* **TASK OBJECTIVE**
Retype the material below, keeping each line identical.

* **SUPPLIED DATA**
----
===== src/rtl/bitop_pkg.sv =====
// Package: shared types for the direct-page single-bit operation unit.
// Assumes an 8-bit opcode and an 8-bit data byte.
package bitop_pkg;

    localparam int unsigned BYTE_W = 8;
    localparam int unsigned SEL_W  = $clog2(BYTE_W);

    // Sequencer states
    typedef enum logic [1:0] {
        ST_IDLE = 2'd0,
        ST_READ = 2'd1,
        ST_EVAL = 2'd2,
        ST_FIN  = 2'd3
    } state_t;

    // Instruction kinds produced by the decoder
    typedef enum logic [1:0] {
        K_NONE   = 2'd0,
        K_BRANCH = 2'd1,
        K_MODIFY = 2'd2
    } kind_t;

    // Decoded instruction
    typedef struct packed {
        kind_t             kind;
        logic [SEL_W-1:0]  bit_sel;
        logic              neg;      // 1 = clear / branch-if-clear
    } dec_t;

endpackage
----
* **SOLUTION TO THE EXERCISE**
===== src/rtl/bitop_pkg.sv =====
// Package: shared types for the direct-page single-bit operation unit.
// Assumes an 8-bit opcode and an 8-bit data byte.
package bitop_pkg;

    localparam int unsigned BYTE_W = 8;
    localparam int unsigned SEL_W  = $clog2(BYTE_W);

    // Sequencer states
    typedef enum logic [1:0] {
        ST_IDLE = 2'd0,
        ST_READ = 2'd1,
        ST_EVAL = 2'd2,
        ST_FIN  = 2'd3
    } state_t;

    // Instruction kinds produced by the decoder
    typedef enum logic [1:0] {
        K_NONE   = 2'd0,
        K_BRANCH = 2'd1,
        K_MODIFY = 2'd2
    } kind_t;

    // Decoded instruction
    typedef struct packed {
        kind_t             kind;
        logic [SEL_W-1:0]  bit_sel;
        logic              neg;      // 1 = clear / branch-if-clear
    } dec_t;

endpackage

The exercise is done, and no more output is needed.